February 22, 1950 Julius Winfield "Dr. J" Erving, Jr., hall of fame basketball player, was born in Roosevelt, New York. Erving played college basketball at the University of Massachusetts and is one of only six players to average more than 20 points and 20 rebounds in National Collegiate Athletic Association men's basketball. He began his professional career in 1971 with the Virginia Squires of the American Basketball Association which he helped to legitimize. Erving joined the Philadelphia 76ers when the ABA merged with the National Basketball Association in1976. Erving was an 11-time All-Star and 1981 NBA Most Valuable Player over his 12 season NBA career. He won the 1983 J. Walter Kennedy Award for "outstanding service and dedication to the community". Erving was also one of the first basketball players to endorse many products and to have a shoe marketed under his name. Erving retired in 1987 and was inducted into the Naismith Memorial Basketball Hall of Fame in 1993. He was inducted into the National Collegiate Basketball Hall of Fame in 2006. Erving earned his bachelor's degree from the University of Massachusetts after his basketball career and became a businessman and television basketball analyst. Erving co-founded the first ever National Association for Stock Car Auto Racing racing team completely owned by minorities in the late 1990s. He also has served on the board of several corporations. "Doctor J: A Biography of Julius Erving" was published in 1975. Erving published his autobiography, "Dr. J: The Autobiography", in 2013.
February 22, 2007 Dennis Wayne Johnson, hall of fame basketball player, died. Johnson was born September 18, 1954 in Los Angeles, California. He played college basketball at Los Angeles Harbor College and Pepperdine University. He was selected by the Seattle Supersonics in the 1976 National Basketball Association Draft and was a five-time All-Star and nine-time All-Defensive Team member over his 15 season professional career. Johnson won NBA championships with the Supersonics in 1979 and the Boston Celtics in 1984 and 1986. He retired in 1990 and the Celtics retired his jersey number 3 in 1991. Johnson served as an assistant coach with various teams after retiring. He was posthumously inducted into the Naismith Memorial Basketball Hall of Fame in 2010.
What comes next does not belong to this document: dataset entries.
### config.mk
export PLATFORM = sky130hd
export DESIGN_NAME = sr_flag_arbiter
export DESIGN_NICKNAME = d
export VERILOG_FILES = /design/src/rtl/sr_arb_pkg.sv /design/src/rtl/rr_arbiter.sv /design/src/rtl/sr_flag_arbiter.sv
export SDC_FILE = /design/constraint.sdc
export NUM_CORES = 1
export LEC_CHECK = 0
export CAP_MARGIN = 5
export CORE_AREA = 2 2 73 57
export CTS_CLUSTER_SIZE = 28
export DETAILED_ROUTE_END_ITERATION = 10
export DIE_AREA = 0 0 75 59
export GPL_TIMING_DRIVEN = 0
export PLACE_DENSITY = 0.73
export REMOVE_ABC_BUFFERS = 1
export SETUP_SLACK_MARGIN = 0.5
export SLEW_MARGIN = 20
export SYNTH_ARGS = -nofsm -noshare
export SYNTH_HDL_FRONTEND = slang
export SYNTH_SLANG_ARGS = --single-unit
### constraint.sdc
create_clock -name clk -period 2.6 [get_ports clk]
set_clock_uncertainty 0.2 [all_clocks]
set_input_delay 0.39 -clock clk [delete_from_list [all_inputs] [get_ports clk]]
set_output_delay 0.39 -clock clk [all_outputs]
set_load 0.05 [all_outputs]
### src/rtl/sr_arb_pkg.sv
// Shared types for the SR flag arbiter:
// FSM states and set/clear command codes.
package sr_arb_pkg;

   typedef enum logic [1:0] {
      IDLE    = 2'd0,
      APPLY   = 2'd1,
      RELEASE = 2'd2
   } state_t;

   localparam logic [1:0] CMD_HOLD = 2'b00;
   localparam logic [1:0] CMD_CLR  = 2'b01;
   localparam logic [1:0] CMD_SET  = 2'b10;
   localparam logic [1:0] CMD_BAD  = 2'b11;

endpackage

### src/rtl/rr_arbiter.sv
// Combinational round-robin pick: first set
// req bit at or above ptr, with wrap-around.
module rr_arbiter #(
   parameter int NREQ = 4,
   parameter int PW   = (NREQ > 1) ? $clog2(NREQ) : 1
) (
   input  logic [NREQ-1:0] req,
   input  logic [PW-1:0]   ptr,
   output logic [NREQ-1:0] win,
   output logic [PW-1:0]   win_idx,
   output logic            any
);

   logic [NREQ-1:0] rot;
   logic [PW-1:0]   off;
   logic [PW:0]     sum;

   // rot[k] is req[(ptr + k) mod NREQ]
   assign rot = NREQ'({req, req} >> ptr);
   assign any = |req;

   always_comb begin
      off = '0;
      for (int k = NREQ - 1; k >= 0; k--) begin
         if (rot[k]) off = PW'(k);
      end
      sum = {1'b0, ptr} + {1'b0, off};
      if (sum >= (PW+1)'(NREQ)) sum = sum - (PW+1)'(NREQ);
      win_idx = sum[PW-1:0];
      win = any ? (NREQ'(1) << win_idx) : '0;
   end

endmodule

### src/rtl/sr_flag_arbiter.sv
// Bank of SR status flags shared by several requesters;
// one round-robin granted set/clear command per 3 cycles.
module sr_flag_arbiter
   import sr_arb_pkg::*;
#(
   parameter int NREQ  = 4,
   parameter int NFLAG = 8,
   parameter int IDXW  = 3
) (
   input  logic                 clk,
   input  logic                 rst,
   input  logic [NREQ-1:0]      req,
   input  logic [NREQ-1:0]      s,
   input  logic [NREQ-1:0]      r,
   input  logic [NREQ*IDXW-1:0] idx,
   input  logic                 err_clr,
   output logic [NREQ-1:0]      gnt,
   output logic [NFLAG-1:0]     q,
   output logic [NFLAG-1:0]     qb,
   output logic                 err,
   output logic                 busy
);

   localparam int PW = (NREQ > 1) ? $clog2(NREQ) : 1;

   state_t           state;
   logic [PW-1:0]    ptr;
   logic [PW-1:0]    win_q;
   logic [PW-1:0]    win_idx;
   logic [NREQ-1:0]  win;
   logic             any;
   logic [1:0]       cmd_q;
   logic [IDXW-1:0]  tgt_q;
   logic [1:0]       sel_cmd;
   logic [IDXW-1:0]  sel_idx;
   logic             in_range;
   logic             bad;
   logic [NFLAG-1:0] q_nxt;

   rr_arbiter #(
      .NREQ(NREQ),
      .PW  (PW)
   ) u_rr (
      .req    (req),
      .ptr    (ptr),
      .win    (win),
      .win_idx(win_idx),
      .any    (any)
   );

   assign qb = ~q;

   always_comb begin
      sel_cmd = CMD_HOLD;
      sel_idx = '0;
      for (int k = 0; k < NREQ; k++) begin
         if (win[k]) begin
            sel_cmd = {s[k], r[k]};
            sel_idx = idx[k*IDXW +: IDXW];
         end
      end
   end

   assign in_range = {1'b0, tgt_q} < (IDXW+1)'(NFLAG);
   assign bad      = (cmd_q == CMD_BAD) || !in_range;

   // S=R=1 and out-of-range targets leave every flag untouched
   always_comb begin
      q_nxt = q;
      for (int i = 0; i < NFLAG; i++) begin
         if (in_range && tgt_q == IDXW'(i)) begin
            case (cmd_q)
               CMD_CLR: q_nxt[i] = 1'b0;
               CMD_SET: q_nxt[i] = 1'b1;
               default: q_nxt[i] = q[i];
            endcase
         end
      end
   end

   always_ff @(posedge clk or negedge rst) begin
      if (!rst) begin
         state <= IDLE;
         gnt   <= '0;
         busy  <= 1'b0;
         ptr   <= '0;
         win_q <= '0;
         cmd_q <= CMD_HOLD;
         tgt_q <= '0;
         q     <= '0;
         err   <= 1'b0;
      end else begin
         if (state == APPLY && bad) err <= 1'b1;
         else if (err_clr)          err <= 1'b0;
         unique case (state)
            IDLE: begin
               if (any) begin
                  win_q <= win_idx;
                  cmd_q <= sel_cmd;
                  tgt_q <= sel_idx;
                  gnt   <= win;
                  busy  <= 1'b1;
                  state <= APPLY;
               end
            end
            APPLY: begin
               gnt   <= '0;
               q     <= q_nxt;
               ptr   <= (win_q == PW'(NREQ - 1)) ? '0 : win_q + 1'b1;
               state <= RELEASE;
            end
            RELEASE: begin
               busy  <= 1'b0;
               state <= IDLE;
            end
            default: begin
               gnt   <= '0;
               busy  <= 1'b0;
               state <= IDLE;
            end
         endcase
      end
   end

endmodule

**Word level (Yosys, flattened, before mapping)**

Cells that the tools add are included.

- Add/sub/neg operators: 3
- Order comparisons: 1
- Equal/unequal tests: 14
- Shift-type cells: 2
- Mux-type cells: 24
- Bitwise operators: 3
- Reductions and logical operators: 17

Operators with widths:

| operator | count |
|---|---|
| AND reduction 3 bit | 8 |
| 2-to-1 mux 2 bit | 11 |
| == test 3 bit, second input constant | 4 |
| 2-to-1 mux 3 bit | 4 |
| == test 2 bit, second input constant | 4 |
| 2-to-1 mux 4 bit | 2 |
| NOT 8 bit | 1 |
| case mux 4 bit (2 select lines) | 1 |
| right shift 8 x 2 -> 4 bit | 1 |
| == test 3 x 2 -> 1 bit, second input constant | 2 |
| AND reduction 2 bit | 3 |
| == test 2 x 1 -> 1 bit, second input constant | 2 |
| case mux 1 bit (2 select lines) | 2 |
| case mux 2 bit (2 select lines) | 1 |
| nonzero test 2 bit | 2 |
| OR reduction 4 bit | 1 |
| << shifter 1 x 2 -> 4 bit, first input constant | 1 |
| adder 2 x 2 -> 3 bit | 1 |
| == test 3 x 1 -> 1 bit, second input constant | 1 |
| >= comparator 3 bit, second input constant | 1 |
| logical NOT 3 bit | 1 |
| 2-to-1 mux 1 bit | 3 |
| adder 2 x 1 -> 2 bit, second input constant | 1 |
| logical NOT 2 bit | 1 |
| other kinds (4) | 5 |

- Register bits: 25
- Bits of input ports: 27
- Word-level logic and storage cells: 80

**Longest topological paths before layout**

Gate-level depths: netlist of run 1.

- Depth in word-level cells: 14
- Mapped depth: 11
- Gate-level depth less buffers: 10

**Hierarchy**

A second synthesis of run 1 with hierarchy kept.

- Cell total of the unflattened synthesis: 159
- Area total of the unflattened synthesis: 1557.7 sq um

By module, submodules not included:

| module | instances | cells each | area each (sq um) | sequential area each (sq um) |
|---|---|---|---|---|
| sr_flag_arbiter | 1 | 122 | 1267.5 | 625.6 |
| rr_arbiter | 1 | 37 | 290.3 | 0.0 |

**Least setup slack after synthesis of run 1**

No wires, ideal clock.

- Path kind: register to register
- From: register ptr[1]
- To: register cmd_q[1]
- Library setup time: 0.104 ns
- Arrival: 2.104 ns
- Data required time: 2.296 ns
- Path slack: 0.193 ns
- Stages on the path, launching flop included: 11
- Buffers on the path: 2
- Period minus slack after synthesis: 2.407 ns
- Path through: dfrtp_1 -> buf_4 -> o21ai_0 -> a21oi_1 -> o31a_1 -> ha_1 -> xnor2_1 -> and4_1 -> buf_2 -> or2_4 -> o311ai_1

- Cells in the longest elaborated chain, start to end: 14
- Elaborated cells between the ends (all ways): 15
- Classes of those cells: 2 x add/sub; 1 x order compare; 2 x shift; 10 x mux

Ends and longest elaborated chain:

| item | line | source |
|---|---|---|
| from (decl) | sr_flag_arbiter.sv:27 | `logic [PW-1:0] ptr;` |
| from (signal assigned) | sr_flag_arbiter.sv:109 | `ptr <= (win_q == PW'(NREQ - 1)) ? '0 : win_q + 1'b1;` |
| right shift 8 x 2 -> 4 bit | rr_arbiter.sv:19 | `assign rot = NREQ'({req, req} >> ptr);` |
| 2-to-1 mux 2 bit (4 in a row) | rr_arbiter.sv:25 | `if (rot[k]) off = PW'(k);` |
| adder 2 x 2 -> 3 bit (*) | rr_arbiter.sv:27 | `sum = {1'b0, ptr} + {1'b0, off};` |
| >= comparator 3 bit or subtractor 2 x 1 -> 2 bit (tied branches) | rr_arbiter.sv:28 | `if (sum >= (PW+1)'(NREQ)) sum = sum - (PW+1)'(NREQ);` |
| 2-to-1 mux 2 bit (*) | rr_arbiter.sv:28 |  |
| << shifter 1 x 2 -> 4 bit (*) | rr_arbiter.sv:30 | `win = any ? (NREQ'(1) << win_idx) : '0;` |
| 2-to-1 mux 4 bit (*) | rr_arbiter.sv:30 |  |
| 2-to-1 mux 2 bit (3 in a row) | sr_flag_arbiter.sv:57 | `if (win[k]) begin` |
| 2-to-1 mux 2 bit (*) | sr_flag_arbiter.sv:57 |  |
| to (signal assigned) | sr_flag_arbiter.sv:99 | `cmd_q <= sel_cmd;` |
| to (decl) | sr_flag_arbiter.sv:32 | `logic [1:0] cmd_q;` |

Every way passes the cells marked *; elsewhere a longest branch is shown, timed or not.
A chain may end at the register's enable or synchronous reset.

**Final worst setup path of run 1**

- From: register ptr[1]
- To: register gnt[3]

- Cells in the longest elaborated chain, start to end: 12
- Elaborated cells between the ends (all ways): 13
- Classes of those cells: 2 x add/sub; 1 x order compare; 2 x shift; 8 x mux

Ends and longest elaborated chain:

| item | line | source |
|---|---|---|
| right shift 8 x 2 -> 4 bit | rr_arbiter.sv:19 |  |
| 2-to-1 mux 2 bit (4 in a row) | rr_arbiter.sv:25 |  |
| adder 2 x 2 -> 3 bit (*) | rr_arbiter.sv:27 |  |
| >= comparator 3 bit or subtractor 2 x 1 -> 2 bit (tied branches) | rr_arbiter.sv:28 |  |
| 2-to-1 mux 2 bit (*) | rr_arbiter.sv:28 |  |
| << shifter 1 x 2 -> 4 bit (*) | rr_arbiter.sv:30 |  |
| 2-to-1 mux 4 bit (*) | rr_arbiter.sv:30 |  |
| 2-to-1 mux 4 bit (*) | sr_flag_arbiter.sv:97 | `if (any) begin` |
| case mux 4 bit (2 select lines) (*) | sr_flag_arbiter.sv:95 | `unique case (state)` |
| to (signal assigned) | sr_flag_arbiter.sv:101 | `gnt <= win;` |
| to (decl) | sr_flag_arbiter.sv:17 | `output logic [NREQ-1:0] gnt,` |

Every way passes the cells marked *; elsewhere a longest branch is shown, timed or not. The select of a mux whose other input is x is not followed.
February 22, 2008 Johnnie Rebecca Daniels Carr, civil rights activist, died. Carr was born January 26, 1911 in Montgomery, Alabama. She became politically active in the 1930s, raising money for the defense of the Scottsboro Boys, nine African American men falsely accused of raping two White women. She also joined the National Association of the Advancement of Colored People and served as secretary and youth director. Carr was actively involved in the 1955 Montgomery Bus Boycott and she and her husband filed a lawsuit to desegregate the public school system of Montgomery in 1964. A federal judge in Carr v. Montgomery County Board of Education ruled June 2, 1969 that the board had illegally operated a duel school system based on race and their son became one of the first 13 students to integrate the school system. Carr succeeded Rev. Martin Luther King, Jr. as president of the Montgomery Improvement Association in 1967 and held that position until her death. Johnnie R. Carr Middle School in Montgomery is named in her honor and her name is enshrined in the Ring of Genealogy at the Charles H. Wright Museum of African American History in Detroit, Michigan.